ポイントは、一体のエージェントに何でもやらせないことだ。「万能なエージェントは作れないので、どの区切りでエージェントを作り、どこに人を入れるかは、かなり緻密な設計が必要です。メンバーシップ型のような形で機能するAIは作れない。ジョブ型的な発想で設計・分解していくことが、ますます重要になります」と福田氏は指摘する。
システム予算と人件費を区別しない時代が近づく中で、市場が急速に拡大する期待の裏側には、この設計の巧拙という現実的な条件があるわけだ。
企業の資産は「人的資本」と「トークン資本」の2種類へ
講演の核心は、経営の新しい論点「人的資本とトークン資本」だ。マイクロソフトのサティア・ナデラCEOが2026年6月にXで発信して以降、経営層の中で話題になっている。

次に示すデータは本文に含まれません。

===== src/rtl/gx_reset_seq_if.sv =====
// Status and reset bundle between the transceiver channels and the reset sequencer.
// The master drives the transceiver status; the slave (sequencer) drives the resets.
interface gx_reset_seq_if #(
  parameter int unsigned CH_N = 4
);
  logic            gx_pll_locked_i;
  logic [CH_N-1:0] gx_tx_cal_busy_i;
  logic [CH_N-1:0] gx_rx_cal_busy_i;
  logic [CH_N-1:0] gx_rx_is_lockedtodata_i;
  logic [CH_N-1:0] gx_tx_analogreset_o;
  logic [CH_N-1:0] gx_tx_digitalreset_o;
  logic [CH_N-1:0] gx_rx_analogreset_o;
  logic [CH_N-1:0] gx_rx_digitalreset_o;
  logic [CH_N-1:0] tx_ready_o;
  logic [CH_N-1:0] rx_ready_o;

  modport master (
    output gx_pll_locked_i, gx_tx_cal_busy_i, gx_rx_cal_busy_i, gx_rx_is_lockedtodata_i,
    input  gx_tx_analogreset_o, gx_tx_digitalreset_o, gx_rx_analogreset_o,
           gx_rx_digitalreset_o, tx_ready_o, rx_ready_o
  );

  modport slave (
    input  gx_pll_locked_i, gx_tx_cal_busy_i, gx_rx_cal_busy_i, gx_rx_is_lockedtodata_i,
    output gx_tx_analogreset_o, gx_tx_digitalreset_o, gx_rx_analogreset_o,
           gx_rx_digitalreset_o, tx_ready_o, rx_ready_o
  );
endinterface


===== src/rtl/gx_reset_seq.sv =====
// Multi-channel Cyclone 10 GX transceiver reset sequencer: TX/RX analog and digital resets
// released in order from synchronised calibration, PLL-lock and CDR-lock status.
module gx_reset_seq #(
  parameter int unsigned CH_N      = 4,
  parameter int unsigned TX_BONDED = 1,
  parameter int unsigned ANA_CYC   = 100,
  parameter int unsigned DIG_CYC   = 20,
  parameter int unsigned LTD_CYC   = 250
) (
  input  logic           clk_50m,
  input  logic           io_reset_i,
  gx_reset_seq_if.slave  gx
);

  localparam int unsigned MAX_AD  = (ANA_CYC > DIG_CYC) ? ANA_CYC : DIG_CYC;
  localparam int unsigned CNT_MAX = (MAX_AD > LTD_CYC) ? MAX_AD : LTD_CYC;
  localparam int unsigned CNT_W   = $clog2(CNT_MAX + 1);
  localparam int unsigned TX_N    = (TX_BONDED != 0) ? 1 : CH_N;

  localparam logic [CNT_W-1:0] CNT_TOP  = CNT_W'(CNT_MAX);
  localparam logic [CNT_W-1:0] ANA_LAST = CNT_W'(ANA_CYC - 1);
  localparam logic [CNT_W-1:0] DIG_LAST = CNT_W'(DIG_CYC - 1);
  localparam logic [CNT_W-1:0] LTD_LAST = CNT_W'(LTD_CYC - 1);

  typedef enum logic [1:0] {TX_RST, TX_ANA, TX_DIG, TX_RDY} tx_state_e;
  typedef enum logic [1:0] {RX_RST, RX_ANA, RX_LTD, RX_RDY} rx_state_e;

  function automatic logic [CNT_W-1:0] sat_inc(input logic [CNT_W-1:0] v);
    return (v == CNT_TOP) ? v : v + CNT_W'(1);
  endfunction

  logic            pll_s1_q, pll_s2_q;
  logic [CH_N-1:0] txb_s1_q, txb_s2_q;
  logic [CH_N-1:0] rxb_s1_q, rxb_s2_q;
  logic [CH_N-1:0] ltd_s1_q, ltd_s2_q;

  // Two-flop synchronisers for every asynchronous status input
  always_ff @(posedge clk_50m or posedge io_reset_i) begin
    if (io_reset_i) begin
      pll_s1_q <= 1'b0;
      pll_s2_q <= 1'b0;
      txb_s1_q <= '0;
      txb_s2_q <= '0;
      rxb_s1_q <= '0;
      rxb_s2_q <= '0;
      ltd_s1_q <= '0;
      ltd_s2_q <= '0;
    end else begin
      pll_s1_q <= gx.gx_pll_locked_i;
      pll_s2_q <= pll_s1_q;
      txb_s1_q <= gx.gx_tx_cal_busy_i;
      txb_s2_q <= txb_s1_q;
      rxb_s1_q <= gx.gx_rx_cal_busy_i;
      rxb_s2_q <= rxb_s1_q;
      ltd_s1_q <= gx.gx_rx_is_lockedtodata_i;
      ltd_s2_q <= ltd_s1_q;
    end
  end

  logic [TX_N-1:0] tx_ana_v, tx_dig_v, tx_rdy_v;
  logic            tx_busy_any_c;

  assign tx_busy_any_c = |txb_s2_q;

  for (genvar t = 0; t < TX_N; t++) begin : g_tx
    tx_state_e        state_q;
    logic [CNT_W-1:0] cnt_q;
    logic             ana_q, dig_q, rdy_q;
    logic             ok_c;

    // A bonded group is only as healthy as its busiest channel
    assign ok_c = pll_s2_q & ~((TX_BONDED != 0) ? tx_busy_any_c : txb_s2_q[t]);

    always_ff @(posedge clk_50m or posedge io_reset_i) begin
      if (io_reset_i) begin
        state_q <= TX_RST;
        cnt_q   <= '0;
        ana_q   <= 1'b1;
        dig_q   <= 1'b1;
        rdy_q   <= 1'b0;
      end else if (state_q != TX_RST && !ok_c) begin
        state_q <= TX_RST;
        cnt_q   <= '0;
        ana_q   <= 1'b1;
        dig_q   <= 1'b1;
        rdy_q   <= 1'b0;
      end else begin
        case (state_q)
          TX_RST: begin
            cnt_q <= '0;
            if (ok_c) state_q <= TX_ANA;
          end
          TX_ANA: begin
            if (cnt_q == ANA_LAST) begin
              state_q <= TX_DIG;
              cnt_q   <= '0;
              ana_q   <= 1'b0;
            end else begin
              cnt_q <= sat_inc(cnt_q);
            end
          end
          TX_DIG: begin
            if (cnt_q == DIG_LAST) begin
              state_q <= TX_RDY;
              cnt_q   <= '0;
              dig_q   <= 1'b0;
              rdy_q   <= 1'b1;
            end else begin
              cnt_q <= sat_inc(cnt_q);
            end
          end
          TX_RDY: cnt_q <= '0;
        endcase
      end
    end

    assign tx_ana_v[t] = ana_q;
    assign tx_dig_v[t] = dig_q;
    assign tx_rdy_v[t] = rdy_q;
  end

  for (genvar c = 0; c < CH_N; c++) begin : g_ch
    localparam int unsigned SRC = (TX_BONDED != 0) ? 0 : c;

    rx_state_e        state_q;
    logic [CNT_W-1:0] cnt_q;
    logic             ana_q, dig_q, rdy_q;

    assign gx.gx_tx_analogreset_o[c]  = tx_ana_v[SRC];
    assign gx.gx_tx_digitalreset_o[c] = tx_dig_v[SRC];
    assign gx.tx_ready_o[c]           = tx_rdy_v[SRC];

    // RX sequencing; CDR lock loss only re-arms the digital reset
    always_ff @(posedge clk_50m or posedge io_reset_i) begin
      if (io_reset_i) begin
        state_q <= RX_RST;
        cnt_q   <= '0;
        ana_q   <= 1'b1;
        dig_q   <= 1'b1;
        rdy_q   <= 1'b0;
      end else if (state_q != RX_RST && rxb_s2_q[c]) begin
        state_q <= RX_RST;
        cnt_q   <= '0;
        ana_q   <= 1'b1;
        dig_q   <= 1'b1;
        rdy_q   <= 1'b0;
      end else begin
        case (state_q)
          RX_RST: begin
            cnt_q <= '0;
            if (!rxb_s2_q[c]) state_q <= RX_ANA;
          end
          RX_ANA: begin
            if (cnt_q == ANA_LAST) begin
              state_q <= RX_LTD;
              cnt_q   <= '0;
              ana_q   <= 1'b0;
            end else begin
              cnt_q <= sat_inc(cnt_q);
            end
          end
          RX_LTD: begin
            if (!ltd_s2_q[c]) begin
              cnt_q <= '0;
            end else if (cnt_q == LTD_LAST) begin
              state_q <= RX_RDY;
              cnt_q   <= '0;
              dig_q   <= 1'b0;
              rdy_q   <= 1'b1;
            end else begin
              cnt_q <= sat_inc(cnt_q);
            end
          end
          RX_RDY: begin
            cnt_q <= '0;
            if (!ltd_s2_q[c]) begin
              state_q <= RX_LTD;
              dig_q   <= 1'b1;
              rdy_q   <= 1'b0;
            end
          end
        endcase
      end
    end

    assign gx.gx_rx_analogreset_o[c]  = ana_q;
    assign gx.gx_rx_digitalreset_o[c] = dig_q;
    assign gx.rx_ready_o[c]           = rdy_q;
  end

endmodule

企業の資産は、知識・判断・創造性を担う人的資本と、自社が構築・所有するAIシステムと能力であるトークン資本の2種類になる。そしてトークン資本が増えるほど、人的資本の価値はむしろ高まるという見立てである。「人の方向づけがなければ、計算資源は空回りするだけだ」というナデラ氏の言葉が、その本質を端的に表す。
福田氏も同意しつつ、一歩踏み込んだ。
「人が大事というのはその通りですが、どういう人が大事なのかが変わってきます。大事なのは、業務をデザインできる人です」(福田氏)

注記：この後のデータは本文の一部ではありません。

`src/rtl/fp_sqrt_seq_if.sv`:
```
// Operand/result handshake bundle for the sequential square-root unit.
interface fp_sqrt_seq_if #(
    parameter int EXP_W = 8,
    parameter int MAN_W = 23
);
    localparam int W = 1 + EXP_W + MAN_W;

    logic         in_valid;
    logic         in_ready;
    logic [W-1:0] in_data;
    logic [2:0]   in_rm;
    logic         out_valid;
    logic         out_ready;
    logic [W-1:0] out_data;
    logic         out_invalid;
    logic         out_inexact;

    modport master (
        output in_valid, in_data, in_rm, out_ready,
        input  in_ready, out_valid, out_data, out_invalid, out_inexact
    );

    modport slave (
        input  in_valid, in_data, in_rm, out_ready,
        output in_ready, out_valid, out_data, out_invalid, out_inexact
    );
endinterface

```
`src/rtl/fp_sqrt_seq.sv`:
```
// fp_sqrt_seq: sequential IEEE-754 square root. Radix-2 restoring digit
// recurrence, one root bit per cycle, one operation in flight at a time.
module fp_sqrt_seq #(
    parameter int EXP_W = 8,
    parameter int MAN_W = 23
) (
    input  logic         clk,
    input  logic         rst_n,
    fp_sqrt_seq_if.slave bus
);
    localparam int W      = 1 + EXP_W + MAN_W;
    localparam int N      = MAN_W + 3;          // hidden + fraction + guard + round
    localparam int CW     = $clog2(N + 1);
    localparam int BIAS_I = (1 << (EXP_W - 1)) - 1;
    localparam int LAST_I = N - 1;
    localparam logic [EXP_W:0] BIAS = BIAS_I[EXP_W:0];
    localparam logic [CW-1:0]  LAST = LAST_I[CW-1:0];
    localparam logic [W-1:0]   QNAN = {1'b0, {EXP_W{1'b1}}, 1'b1, {(MAN_W-1){1'b0}}};

    localparam logic [1:0] IDLE = 2'd0, CALC = 2'd1, ROUND = 2'd2, DONE = 2'd3;

    logic [1:0]       state;
    logic [2:0]       rm;
    logic             sp, sp_inv;
    logic [W-1:0]     sp_res;
    logic [EXP_W-1:0] exp_r;
    logic [2*N-1:0]   rad;
    logic [N:0]       rem;
    logic [N-1:0]     root;
    logic [CW-1:0]    cnt;
    logic             ov, oinv, oinx;
    logic [W-1:0]     od;

    logic             i_sign, i_zero, i_max, i_odd, i_sp, i_inv;
    logic [EXP_W-1:0] i_exp;
    logic [MAN_W-1:0] i_frac;
    logic [W-1:0]     i_res;
    logic [EXP_W:0]   i_esum;
    logic [MAN_W+1:0] i_m;

    assign i_sign = bus.in_data[W-1];
    assign i_exp  = bus.in_data[W-2 -: EXP_W];
    assign i_frac = bus.in_data[MAN_W-1:0];
    assign i_zero = (i_exp == '0);
    assign i_max  = &i_exp;
    // BIAS is odd, so the unbiased exponent is odd exactly when the stored one is even
    assign i_odd  = ~i_exp[0];
    assign i_m    = i_odd ? {1'b1, i_frac, 1'b0} : {1'b0, 1'b1, i_frac};
    // (E-BIAS-odd)/2 + BIAS == (E+BIAS-odd)/2, and that sum is always even and non-negative
    assign i_esum = {1'b0, i_exp} + BIAS - {{EXP_W{1'b0}}, i_odd};

    // classify the offered operand; denormals count as zero with sign kept
    always_comb begin
        i_sp  = 1'b1;
        i_inv = 1'b0;
        i_res = QNAN;
        if (i_zero)
            i_res = {i_sign, {(W-1){1'b0}}};
        else if (i_max && |i_frac)
            i_inv = ~i_frac[MAN_W-1];
        else if (i_sign)
            i_inv = 1'b1;
        else if (i_max)
            i_res = bus.in_data;
        else
            i_sp = 1'b0;
    end

    // one restoring step: bring down two radicand bits, try root*4+1
    logic [N+2:0] rem_sh, trial, diff;
    logic         ge;
    assign rem_sh = {rem, rad[2*N-1 -: 2]};
    assign trial  = {1'b0, root, 2'b01};
    assign ge     = (rem_sh >= trial);
    assign diff   = rem_sh - trial;

    // rounding of the finished root; the result is always positive
    logic             g, st, inc;
    logic [MAN_W+1:0] mant;
    logic [EXP_W-1:0] r_exp;
    assign g  = root[1];
    assign st = (|rem) | root[0];

    // increment decision per rounding mode; unused codes fall back to RNE
    always_comb begin
        inc = g & (st | root[2]);
        case (rm)
            3'b001, 3'b010: inc = 1'b0;
            3'b011:         inc = g | st;
            3'b100:         inc = g;
            default:        inc = g & (st | root[2]);
        endcase
    end

    assign mant  = {1'b0, root[N-1:2]} + {{(MAN_W+1){1'b0}}, inc};
    // carry-out leaves the fraction bits at zero, so only the exponent moves
    assign r_exp = exp_r + {{(EXP_W-1){1'b0}}, mant[MAN_W+1]};

    logic unused_bits;
    assign unused_bits = ^{diff[N+2:N+1], rem_sh[N+2:N+1], i_esum[0], mant[MAN_W]};

    // control FSM plus datapath registers
    always_ff @(posedge clk or negedge rst_n) begin
        if (!rst_n) begin
            state  <= IDLE;
            rm     <= '0;
            sp     <= 1'b0;
            sp_inv <= 1'b0;
            sp_res <= '0;
            exp_r  <= '0;
            rad    <= '0;
            rem    <= '0;
            root   <= '0;
            cnt    <= '0;
            ov     <= 1'b0;
            oinv   <= 1'b0;
            oinx   <= 1'b0;
            od     <= '0;
        end else begin
            case (state)
                IDLE: if (bus.in_valid) begin
                    rm     <= bus.in_rm;
                    sp     <= i_sp;
                    sp_inv <= i_inv;
                    sp_res <= i_res;
                    exp_r  <= i_esum[EXP_W:1];
                    rad    <= {i_m, {(MAN_W+4){1'b0}}};
                    rem    <= '0;
                    root   <= '0;
                    cnt    <= '0;
                    // specials take one registered hop through ROUND to the output
                    state  <= i_sp ? ROUND : CALC;
                end
                CALC: begin
                    rem   <= ge ? diff[N:0] : rem_sh[N:0];
                    root  <= {root[N-2:0], ge};
                    rad   <= {rad[2*N-3:0], 2'b00};
                    cnt   <= cnt + 1'b1;
                    if (cnt == LAST) state <= ROUND;
                end
                ROUND: begin
                    ov    <= 1'b1;
                    od    <= sp ? sp_res : {1'b0, r_exp, mant[MAN_W-1:0]};
                    oinv  <= sp & sp_inv;
                    oinx  <= ~sp & (g | st);
                    state <= DONE;
                end
                default: if (bus.out_ready) begin
                    ov    <= 1'b0;
                    state <= IDLE;
                end
            endcase
        end
    end

    assign bus.in_ready    = (state == IDLE);
    assign bus.out_valid   = ov;
    assign bus.out_data    = od;
    assign bus.out_invalid = oinv;
    assign bus.out_inexact = oinx;
endmodule

```
`src/flat_wrapper.sv`:
```
// flat-port wrapper written by rule: the top's interface ports become plain ports
module fp_sqrt_seq_flat 
#(
    parameter int EXP_W = 8,
    parameter int MAN_W = 23
)
  (clk, rst_n, bus_in_valid, bus_in_data, bus_in_rm, bus_out_ready, bus_in_ready, bus_out_valid, bus_out_data, bus_out_invalid, bus_out_inexact);
  fp_sqrt_seq_if #(.EXP_W(EXP_W), .MAN_W(MAN_W)) bus_i ();
  input  logic clk;
  input  logic rst_n;
  input wire logic [$bits(bus_i.in_valid)-1:0] bus_in_valid;
  input wire logic [$bits(bus_i.in_data)-1:0] bus_in_data;
  input wire logic [$bits(bus_i.in_rm)-1:0] bus_in_rm;
  input wire logic [$bits(bus_i.out_ready)-1:0] bus_out_ready;
  output wire logic [$bits(bus_i.in_ready)-1:0] bus_in_ready;
  output wire logic [$bits(bus_i.out_valid)-1:0] bus_out_valid;
  output wire logic [$bits(bus_i.out_data)-1:0] bus_out_data;
  output wire logic [$bits(bus_i.out_invalid)-1:0] bus_out_invalid;
  output wire logic [$bits(bus_i.out_inexact)-1:0] bus_out_inexact;
  assign bus_i.in_valid = bus_in_valid;
  assign bus_i.in_data = bus_in_data;
  assign bus_i.in_rm = bus_in_rm;
  assign bus_i.out_ready = bus_out_ready;
  assign bus_in_ready = bus_i.in_ready;
  assign bus_out_valid = bus_i.out_valid;
  assign bus_out_data = bus_i.out_data;
  assign bus_out_invalid = bus_i.out_invalid;
  assign bus_out_inexact = bus_i.out_inexact;
  fp_sqrt_seq #(.EXP_W(EXP_W), .MAN_W(MAN_W)) u_core (.clk(clk), .rst_n(rst_n), .bus(bus_i));
endmodule
```
`config.mk`:
```
export PLATFORM = sky130hd
export DESIGN_NAME = fp_sqrt_seq_flat
export DESIGN_NICKNAME = d
export VERILOG_FILES = /design/src/rtl/fp_sqrt_seq_if.sv /design/src/rtl/fp_sqrt_seq.sv /design/src/flat_wrapper.sv
export SDC_FILE = /design/constraint.sdc
export NUM_CORES = 1
export LEC_CHECK = 0
export ABC_AREA = 1
export CORE_MARGIN = 5
export CORE_UTILIZATION = 60
export DETAILED_ROUTE_END_ITERATION = 16
export PLACE_DENSITY = 0.81
export SYNTH_ARGS = -nofsm -noshare
export SYNTH_HDL_FRONTEND = slang
export SYNTH_SLANG_ARGS = --single-unit
```
`constraint.sdc`:
```
create_clock -name clk -period 4.3 [get_ports clk]
set_input_delay 0.645 -clock clk [delete_from_list [all_inputs] [get_ports clk]]
set_output_delay 0.645 -clock clk [all_outputs]
set_load 0.005 [all_outputs]
```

AIエージェントを複利で賢くするには、実行した結果がなぜそうなったのかという問いから原理原則を見つけ、次の学習につなげる必要がある。そのために業務のプロセスを特定し、動かす人やスキルを当てはめていく。
これを設計できる人こそがAI時代の人的資本であり、与えられた仕事をこなすだけの仕事は、エージェントに置き換えられていく可能性がある。インターネットの登場で「情報を持つ人」の価値が薄れ、「思考できる人」が残ったのと同じ変化が起きるというわけだ。